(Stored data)
○ ○ ○ ○ ○ ○ ○

<file path="config.mk">
export PLATFORM = sky130hd
export DESIGN_NAME = lane_err_stats
export DESIGN_NICKNAME = d
export VERILOG_FILES = /design/src/rtl/lerr_pkg.sv /design/src/rtl/lerr_lane_classify.sv /design/src/rtl/lerr_sat_counter.sv /design/src/rtl/lerr_regs.sv /design/src/rtl/lane_err_stats.sv
export SDC_FILE = /design/constraint.sdc
export NUM_CORES = 1
export LEC_CHECK = 0
export BUFFER_PORTS_ARGS = -buffer_cell sky130_fd_sc_hd__buf_2
export CORE_ASPECT_RATIO = 0.8
export CORE_MARGIN = 5
export CORE_UTILIZATION = 50
export DETAILED_ROUTE_END_ITERATION = 12
export GPL_ROUTABILITY_DRIVEN = 0
export PLACE_DENSITY = 0.75
export REMOVE_ABC_BUFFERS = 1
export SYNTH_ARGS = -nofsm -noshare
export SYNTH_HDL_FRONTEND = slang
export SYNTH_SLANG_ARGS = --single-unit
</file>
<file path="constraint.sdc">
create_clock -name clk -period 5.2 [get_ports clk]
set_input_delay 1.56 -clock clk [delete_from_list [all_inputs] [get_ports clk]]
set_output_delay 1.56 -clock clk [all_outputs]
set_load 0.02 [all_outputs]
</file>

○ ○ ○ ○ ○ ○ ○

_WHAT IS NEEDED_. Copy each record above so that no word or mark differs.

_ANSWER AREA_.
<file path="config.mk">
export PLATFORM = sky130hd
export DESIGN_NAME = lane_err_stats
export DESIGN_NICKNAME = d
export VERILOG_FILES = /design/src/rtl/lerr_pkg.sv /design/src/rtl/lerr_lane_classify.sv /design/src/rtl/lerr_sat_counter.sv /design/src/rtl/lerr_regs.sv /design/src/rtl/lane_err_stats.sv
export SDC_FILE = /design/constraint.sdc
export NUM_CORES = 1
export LEC_CHECK = 0
export BUFFER_PORTS_ARGS = -buffer_cell sky130_fd_sc_hd__buf_2
export CORE_ASPECT_RATIO = 0.8
export CORE_MARGIN = 5
export CORE_UTILIZATION = 50
export DETAILED_ROUTE_END_ITERATION = 12
export GPL_ROUTABILITY_DRIVEN = 0
export PLACE_DENSITY = 0.75
export REMOVE_ABC_BUFFERS = 1
export SYNTH_ARGS = -nofsm -noshare
export SYNTH_HDL_FRONTEND = slang
export SYNTH_SLANG_ARGS = --single-unit
</file>
<file path="constraint.sdc">
create_clock -name clk -period 5.2 [get_ports clk]
set_input_delay 1.56 -clock clk [delete_from_list [all_inputs] [get_ports clk]]
set_output_delay 1.56 -clock clk [all_outputs]
set_load 0.02 [all_outputs]
</file>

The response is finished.